Multi-responsive hydrogels with UCST- and LCST-induced shrinking and controlled release behaviors of rhodamine B

Abstract

By using a disulfide-functionalized crosslinker, a pH- and thermo-responsive 2-(dimethylamino) ethyl methacrylate (DMAEMA) monomer and a zwitterionic sulfobetaine methacrylate (SBMA) monomer were conjugated to fabricate a multi-responsive P(DMAEMA-SS-SBMA) copolymeric hydrogel. Apparent UCST and LCST volume transitions were observed in the P(DMAEMA-SS-SBMA) hydrogels with equivalent weight fractions of monomers.
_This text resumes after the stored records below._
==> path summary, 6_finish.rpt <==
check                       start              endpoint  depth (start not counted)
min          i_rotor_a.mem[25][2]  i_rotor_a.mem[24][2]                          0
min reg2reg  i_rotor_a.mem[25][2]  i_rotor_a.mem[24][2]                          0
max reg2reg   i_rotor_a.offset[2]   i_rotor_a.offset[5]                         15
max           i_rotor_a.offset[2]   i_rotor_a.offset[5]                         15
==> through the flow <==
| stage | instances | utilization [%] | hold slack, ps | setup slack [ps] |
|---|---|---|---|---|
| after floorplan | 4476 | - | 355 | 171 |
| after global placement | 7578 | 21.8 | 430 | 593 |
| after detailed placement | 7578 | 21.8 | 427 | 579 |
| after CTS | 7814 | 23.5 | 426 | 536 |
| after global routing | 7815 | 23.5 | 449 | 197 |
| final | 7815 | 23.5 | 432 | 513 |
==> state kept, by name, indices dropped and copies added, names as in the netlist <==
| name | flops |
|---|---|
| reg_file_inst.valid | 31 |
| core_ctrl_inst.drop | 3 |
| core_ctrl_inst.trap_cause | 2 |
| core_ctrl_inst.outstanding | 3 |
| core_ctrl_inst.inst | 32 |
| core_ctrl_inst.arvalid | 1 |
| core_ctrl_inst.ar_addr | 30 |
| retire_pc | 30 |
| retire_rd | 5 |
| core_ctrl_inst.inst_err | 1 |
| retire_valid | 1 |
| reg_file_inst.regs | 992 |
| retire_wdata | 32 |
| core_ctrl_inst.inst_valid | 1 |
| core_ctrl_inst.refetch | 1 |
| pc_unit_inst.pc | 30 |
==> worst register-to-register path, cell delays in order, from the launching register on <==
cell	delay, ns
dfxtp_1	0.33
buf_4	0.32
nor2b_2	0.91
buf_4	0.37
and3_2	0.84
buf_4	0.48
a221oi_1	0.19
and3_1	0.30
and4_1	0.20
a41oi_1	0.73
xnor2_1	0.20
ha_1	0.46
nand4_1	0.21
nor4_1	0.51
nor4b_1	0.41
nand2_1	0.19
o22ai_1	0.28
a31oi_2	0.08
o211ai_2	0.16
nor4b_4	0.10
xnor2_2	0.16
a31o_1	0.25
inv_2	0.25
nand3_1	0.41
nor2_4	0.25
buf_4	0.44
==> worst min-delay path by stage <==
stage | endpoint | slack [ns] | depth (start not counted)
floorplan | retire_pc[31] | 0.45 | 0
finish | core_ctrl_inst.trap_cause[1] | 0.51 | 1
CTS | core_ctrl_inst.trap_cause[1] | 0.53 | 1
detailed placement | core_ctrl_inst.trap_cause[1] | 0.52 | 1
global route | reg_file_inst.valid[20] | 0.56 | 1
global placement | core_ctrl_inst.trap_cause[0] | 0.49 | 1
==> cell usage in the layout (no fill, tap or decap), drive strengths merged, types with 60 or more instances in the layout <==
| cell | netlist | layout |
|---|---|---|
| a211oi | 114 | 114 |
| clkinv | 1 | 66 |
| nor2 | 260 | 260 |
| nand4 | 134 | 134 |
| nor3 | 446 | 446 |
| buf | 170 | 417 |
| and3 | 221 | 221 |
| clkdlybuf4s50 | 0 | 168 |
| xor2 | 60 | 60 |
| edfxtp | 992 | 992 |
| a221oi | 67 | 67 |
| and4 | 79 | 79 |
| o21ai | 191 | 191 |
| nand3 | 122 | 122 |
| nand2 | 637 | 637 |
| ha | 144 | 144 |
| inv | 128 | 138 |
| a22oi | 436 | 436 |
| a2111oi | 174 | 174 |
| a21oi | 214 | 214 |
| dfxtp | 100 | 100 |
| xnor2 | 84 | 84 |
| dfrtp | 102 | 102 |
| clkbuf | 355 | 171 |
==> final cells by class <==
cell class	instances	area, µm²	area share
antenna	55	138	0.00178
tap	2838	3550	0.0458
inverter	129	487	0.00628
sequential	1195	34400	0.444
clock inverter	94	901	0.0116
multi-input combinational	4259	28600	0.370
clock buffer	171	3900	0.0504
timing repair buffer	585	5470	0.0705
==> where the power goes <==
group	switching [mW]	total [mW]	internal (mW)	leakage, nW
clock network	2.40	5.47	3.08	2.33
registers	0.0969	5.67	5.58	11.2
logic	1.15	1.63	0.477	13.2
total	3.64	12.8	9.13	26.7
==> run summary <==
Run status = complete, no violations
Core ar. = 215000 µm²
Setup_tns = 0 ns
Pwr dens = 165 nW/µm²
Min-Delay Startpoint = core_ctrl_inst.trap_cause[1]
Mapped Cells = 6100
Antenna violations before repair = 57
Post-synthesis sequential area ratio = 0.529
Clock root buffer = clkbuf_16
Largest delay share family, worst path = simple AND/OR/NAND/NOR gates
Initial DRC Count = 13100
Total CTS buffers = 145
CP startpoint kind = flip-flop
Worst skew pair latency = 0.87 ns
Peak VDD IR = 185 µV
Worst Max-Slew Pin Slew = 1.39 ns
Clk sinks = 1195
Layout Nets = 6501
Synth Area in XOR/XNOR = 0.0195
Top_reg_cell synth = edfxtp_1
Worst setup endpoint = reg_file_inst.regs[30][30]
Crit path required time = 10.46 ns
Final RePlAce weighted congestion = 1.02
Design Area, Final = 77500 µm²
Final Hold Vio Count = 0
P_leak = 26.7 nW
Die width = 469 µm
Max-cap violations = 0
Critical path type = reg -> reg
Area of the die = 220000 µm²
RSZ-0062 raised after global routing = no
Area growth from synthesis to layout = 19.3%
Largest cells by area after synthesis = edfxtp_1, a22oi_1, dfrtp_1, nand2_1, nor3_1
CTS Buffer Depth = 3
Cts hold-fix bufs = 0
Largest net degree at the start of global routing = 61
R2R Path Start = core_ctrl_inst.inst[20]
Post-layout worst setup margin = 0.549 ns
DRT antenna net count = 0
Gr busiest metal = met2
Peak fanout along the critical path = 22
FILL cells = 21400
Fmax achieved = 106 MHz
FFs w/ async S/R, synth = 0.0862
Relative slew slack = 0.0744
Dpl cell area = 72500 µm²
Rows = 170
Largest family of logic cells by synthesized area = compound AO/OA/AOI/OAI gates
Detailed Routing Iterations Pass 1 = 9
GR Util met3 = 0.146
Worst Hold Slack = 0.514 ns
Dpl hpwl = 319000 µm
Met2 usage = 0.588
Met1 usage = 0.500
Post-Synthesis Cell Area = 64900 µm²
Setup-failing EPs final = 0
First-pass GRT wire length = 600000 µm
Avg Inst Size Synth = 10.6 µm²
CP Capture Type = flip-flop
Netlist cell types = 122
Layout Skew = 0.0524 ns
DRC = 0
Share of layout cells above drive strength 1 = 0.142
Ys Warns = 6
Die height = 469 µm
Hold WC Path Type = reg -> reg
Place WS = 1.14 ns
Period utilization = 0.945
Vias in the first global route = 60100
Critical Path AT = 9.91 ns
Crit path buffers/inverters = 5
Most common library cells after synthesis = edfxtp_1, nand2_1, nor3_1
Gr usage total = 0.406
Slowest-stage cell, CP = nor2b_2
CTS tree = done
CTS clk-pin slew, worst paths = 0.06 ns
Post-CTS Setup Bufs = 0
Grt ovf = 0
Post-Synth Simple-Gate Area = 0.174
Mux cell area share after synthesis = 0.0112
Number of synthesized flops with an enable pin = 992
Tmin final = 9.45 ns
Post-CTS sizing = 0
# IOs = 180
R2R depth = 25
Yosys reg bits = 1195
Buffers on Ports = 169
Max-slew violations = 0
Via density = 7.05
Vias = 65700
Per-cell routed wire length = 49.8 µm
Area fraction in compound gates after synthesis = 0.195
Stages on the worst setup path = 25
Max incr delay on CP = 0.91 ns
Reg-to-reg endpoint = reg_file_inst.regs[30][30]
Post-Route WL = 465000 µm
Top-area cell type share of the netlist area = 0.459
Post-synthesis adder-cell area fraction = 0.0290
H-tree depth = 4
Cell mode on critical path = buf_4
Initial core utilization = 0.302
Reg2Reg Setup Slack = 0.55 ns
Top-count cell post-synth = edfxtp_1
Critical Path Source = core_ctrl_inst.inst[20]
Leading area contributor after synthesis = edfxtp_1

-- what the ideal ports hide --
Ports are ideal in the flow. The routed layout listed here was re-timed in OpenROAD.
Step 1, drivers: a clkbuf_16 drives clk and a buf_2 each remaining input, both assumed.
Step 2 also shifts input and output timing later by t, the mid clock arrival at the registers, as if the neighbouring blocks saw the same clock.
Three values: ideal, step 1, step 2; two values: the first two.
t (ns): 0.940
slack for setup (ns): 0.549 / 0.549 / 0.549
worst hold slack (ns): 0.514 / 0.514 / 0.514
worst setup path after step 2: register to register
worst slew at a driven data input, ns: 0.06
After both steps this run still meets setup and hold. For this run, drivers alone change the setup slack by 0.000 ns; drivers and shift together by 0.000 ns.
Source: an optimization exercise on an open RTL-to-GDS flow (aim: small area). Production flows keep margins and buffers that such runs may drop.
Only simulation tests tie the RTL to the original design; equivalence was not proved.

==> flow/design.v <==
module iida_aoi222 (
  input  logic a0, a1, b0, b1, c0, c1,
  output logic y
);
  assign y = ~((a0 & a1) | (b0 & b1) | (c0 & c1));
endmodule
module iida_nand2 (
  input  logic a, b,
  output logic y
);
  assign y = ~(a & b);
endmodule
module iida_nand6 (
  input  logic [5:0] n,
  output logic       y
);
  assign y = ~(&n);
endmodule
module iida_sel16 (
  input  logic [15:0] d,
  input  logic [15:0] sel,
  output logic        y
);
  logic [5:0] n;
  iida_aoi222 u_0 (d[0],  sel[0],  d[1],  sel[1],  d[2],  sel[2],  n[0]);
  iida_aoi222 u_1 (d[3],  sel[3],  d[4],  sel[4],  d[5],  sel[5],  n[1]);
  iida_aoi222 u_2 (d[6],  sel[6],  d[7],  sel[7],  d[8],  sel[8],  n[2]);
  iida_aoi222 u_3 (d[9],  sel[9],  d[10], sel[10], d[11], sel[11], n[3]);
  iida_aoi222 u_4 (d[12], sel[12], d[13], sel[13], d[14], sel[14], n[4]);
  iida_nand2  u_5 (d[15], sel[15], n[5]);
  iida_nand6  u_o (n, y);
endmodule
Different pore size and response sensitivity of shrunken structures below UCST and above LCST were visualized by SEM images. The hydrogel exhibited a highly swollen state with a swelling ratio of 17.8 and a pore size of 106μm at 45°C, they deswelled unequally at 5°C with a compact surface with pore size of 30μm and a loose bulk with pore size of 83μm, while they deswelled uniformly at 65°C with dense shrunken structure with small pore size of 12μm. The dual-thermoresponsive hydrogel was promising in controlled drug release. The initial drug release was predominantly controlled by diffusion, and the long-term release was influenced by the swelling ratio. Below UCST, the relatively hydrophilic shrunken structure and slow diffusion had a synergistic effect on the sustained release. Above LCST, the fast diffusion and the rapid “off” effect of hydrophobic skin layer resulted in a burst release. Additionally, pH-tunable swelling and redox-sensitive degradation were also observed.